> WHAT IS EXPECTED: Find the line with "32-bit by 17-bit" and the line with "2-bit zero test" in the entries below; output exactly those two lines, every line between them, and no others.

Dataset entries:
+---+
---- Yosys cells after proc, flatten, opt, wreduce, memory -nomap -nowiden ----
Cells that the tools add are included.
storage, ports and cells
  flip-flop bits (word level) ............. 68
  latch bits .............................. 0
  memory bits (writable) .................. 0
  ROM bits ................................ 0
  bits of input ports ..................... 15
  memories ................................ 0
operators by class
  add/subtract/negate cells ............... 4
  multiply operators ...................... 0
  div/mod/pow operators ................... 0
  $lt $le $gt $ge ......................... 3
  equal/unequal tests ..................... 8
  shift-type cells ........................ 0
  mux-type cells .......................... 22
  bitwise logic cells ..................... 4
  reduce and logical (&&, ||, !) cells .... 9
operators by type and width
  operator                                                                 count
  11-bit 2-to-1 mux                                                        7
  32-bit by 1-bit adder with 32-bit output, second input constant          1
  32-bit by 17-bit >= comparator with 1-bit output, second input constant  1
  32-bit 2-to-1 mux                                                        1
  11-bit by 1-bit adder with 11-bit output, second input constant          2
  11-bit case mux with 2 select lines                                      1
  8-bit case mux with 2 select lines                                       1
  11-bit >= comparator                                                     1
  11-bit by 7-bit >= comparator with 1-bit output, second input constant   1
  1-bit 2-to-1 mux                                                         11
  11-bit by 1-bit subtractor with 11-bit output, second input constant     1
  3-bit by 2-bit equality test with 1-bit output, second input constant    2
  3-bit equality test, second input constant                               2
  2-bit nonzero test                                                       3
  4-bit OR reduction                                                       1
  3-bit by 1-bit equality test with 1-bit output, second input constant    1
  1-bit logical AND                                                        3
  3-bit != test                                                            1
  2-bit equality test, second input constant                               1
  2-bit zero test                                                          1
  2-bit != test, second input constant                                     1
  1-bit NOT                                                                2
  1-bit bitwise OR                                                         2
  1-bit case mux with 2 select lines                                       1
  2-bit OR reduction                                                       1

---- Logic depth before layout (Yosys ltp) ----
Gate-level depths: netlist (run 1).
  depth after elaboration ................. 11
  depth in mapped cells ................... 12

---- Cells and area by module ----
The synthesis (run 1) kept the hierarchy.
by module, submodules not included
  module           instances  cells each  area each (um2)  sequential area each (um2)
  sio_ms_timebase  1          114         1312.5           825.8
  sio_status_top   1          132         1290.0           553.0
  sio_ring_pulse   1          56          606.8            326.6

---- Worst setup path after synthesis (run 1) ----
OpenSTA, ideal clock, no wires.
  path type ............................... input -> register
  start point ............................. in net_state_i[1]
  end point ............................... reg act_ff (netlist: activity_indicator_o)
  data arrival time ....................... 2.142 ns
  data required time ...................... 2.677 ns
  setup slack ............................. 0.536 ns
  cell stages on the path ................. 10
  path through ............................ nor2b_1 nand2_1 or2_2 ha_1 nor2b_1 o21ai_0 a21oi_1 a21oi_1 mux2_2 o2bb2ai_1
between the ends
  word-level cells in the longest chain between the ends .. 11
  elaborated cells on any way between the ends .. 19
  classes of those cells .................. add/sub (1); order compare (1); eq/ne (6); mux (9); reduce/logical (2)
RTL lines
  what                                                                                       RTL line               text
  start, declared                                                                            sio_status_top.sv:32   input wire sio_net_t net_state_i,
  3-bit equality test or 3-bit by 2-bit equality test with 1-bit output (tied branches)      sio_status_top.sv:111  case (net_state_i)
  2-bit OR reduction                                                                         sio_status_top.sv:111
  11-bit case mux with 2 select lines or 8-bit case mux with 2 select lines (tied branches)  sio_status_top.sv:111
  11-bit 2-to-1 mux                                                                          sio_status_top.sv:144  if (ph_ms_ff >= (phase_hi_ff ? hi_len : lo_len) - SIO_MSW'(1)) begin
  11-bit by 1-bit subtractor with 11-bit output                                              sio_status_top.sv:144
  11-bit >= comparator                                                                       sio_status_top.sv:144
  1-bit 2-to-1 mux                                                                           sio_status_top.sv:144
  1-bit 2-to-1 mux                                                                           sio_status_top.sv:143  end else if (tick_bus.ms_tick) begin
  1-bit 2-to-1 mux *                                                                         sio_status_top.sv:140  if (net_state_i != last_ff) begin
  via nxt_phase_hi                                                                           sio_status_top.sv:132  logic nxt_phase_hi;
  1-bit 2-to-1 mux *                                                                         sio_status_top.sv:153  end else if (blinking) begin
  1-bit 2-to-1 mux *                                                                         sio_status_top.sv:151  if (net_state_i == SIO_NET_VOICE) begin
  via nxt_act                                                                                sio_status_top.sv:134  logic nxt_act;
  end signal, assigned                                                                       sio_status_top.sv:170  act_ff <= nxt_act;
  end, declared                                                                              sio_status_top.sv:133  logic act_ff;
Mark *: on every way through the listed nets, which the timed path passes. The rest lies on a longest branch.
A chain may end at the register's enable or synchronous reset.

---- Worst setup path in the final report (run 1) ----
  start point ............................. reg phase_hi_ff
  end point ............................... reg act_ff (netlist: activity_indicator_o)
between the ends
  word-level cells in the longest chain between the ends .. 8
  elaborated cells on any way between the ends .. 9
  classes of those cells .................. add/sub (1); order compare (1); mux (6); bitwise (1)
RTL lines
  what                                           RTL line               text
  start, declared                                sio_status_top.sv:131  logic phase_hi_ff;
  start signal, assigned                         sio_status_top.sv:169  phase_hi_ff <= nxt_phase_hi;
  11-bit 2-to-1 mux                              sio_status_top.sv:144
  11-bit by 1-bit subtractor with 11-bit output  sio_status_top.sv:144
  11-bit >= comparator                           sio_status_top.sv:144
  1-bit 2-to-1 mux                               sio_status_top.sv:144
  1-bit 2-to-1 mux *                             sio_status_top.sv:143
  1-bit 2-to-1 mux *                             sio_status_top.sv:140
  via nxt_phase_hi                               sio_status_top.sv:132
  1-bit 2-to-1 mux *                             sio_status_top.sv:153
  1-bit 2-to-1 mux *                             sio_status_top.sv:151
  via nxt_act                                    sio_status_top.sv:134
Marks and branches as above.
+---+
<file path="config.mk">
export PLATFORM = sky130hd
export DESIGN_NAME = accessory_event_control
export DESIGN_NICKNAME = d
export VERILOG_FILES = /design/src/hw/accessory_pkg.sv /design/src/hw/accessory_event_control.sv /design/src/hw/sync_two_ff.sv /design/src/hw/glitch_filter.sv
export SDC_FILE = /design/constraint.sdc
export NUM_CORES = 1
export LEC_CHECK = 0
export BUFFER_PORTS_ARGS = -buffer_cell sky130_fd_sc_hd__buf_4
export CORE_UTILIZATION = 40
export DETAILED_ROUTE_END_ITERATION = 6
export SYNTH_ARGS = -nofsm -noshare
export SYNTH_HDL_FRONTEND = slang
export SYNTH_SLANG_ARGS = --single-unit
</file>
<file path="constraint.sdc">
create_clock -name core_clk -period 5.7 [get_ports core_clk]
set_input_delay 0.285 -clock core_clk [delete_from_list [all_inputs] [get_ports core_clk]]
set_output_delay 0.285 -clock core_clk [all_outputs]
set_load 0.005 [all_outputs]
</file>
+---+
> OUTPUT OF THE EXERCISE:
  32-bit by 17-bit >= comparator with 1-bit output, second input constant  1
  32-bit 2-to-1 mux                                                        1
  11-bit by 1-bit adder with 11-bit output, second input constant          2
  11-bit case mux with 2 select lines                                      1
  8-bit case mux with 2 select lines                                       1
  11-bit >= comparator                                                     1
  11-bit by 7-bit >= comparator with 1-bit output, second input constant   1
  1-bit 2-to-1 mux                                                         11
  11-bit by 1-bit subtractor with 11-bit output, second input constant     1
  3-bit by 2-bit equality test with 1-bit output, second input constant    2
  3-bit equality test, second input constant                               2
  2-bit nonzero test                                                       3
  4-bit OR reduction                                                       1
  3-bit by 1-bit equality test with 1-bit output, second input constant    1
  1-bit logical AND                                                        3
  3-bit != test                                                            1
  2-bit equality test, second input constant                               1
  2-bit zero test                                                          1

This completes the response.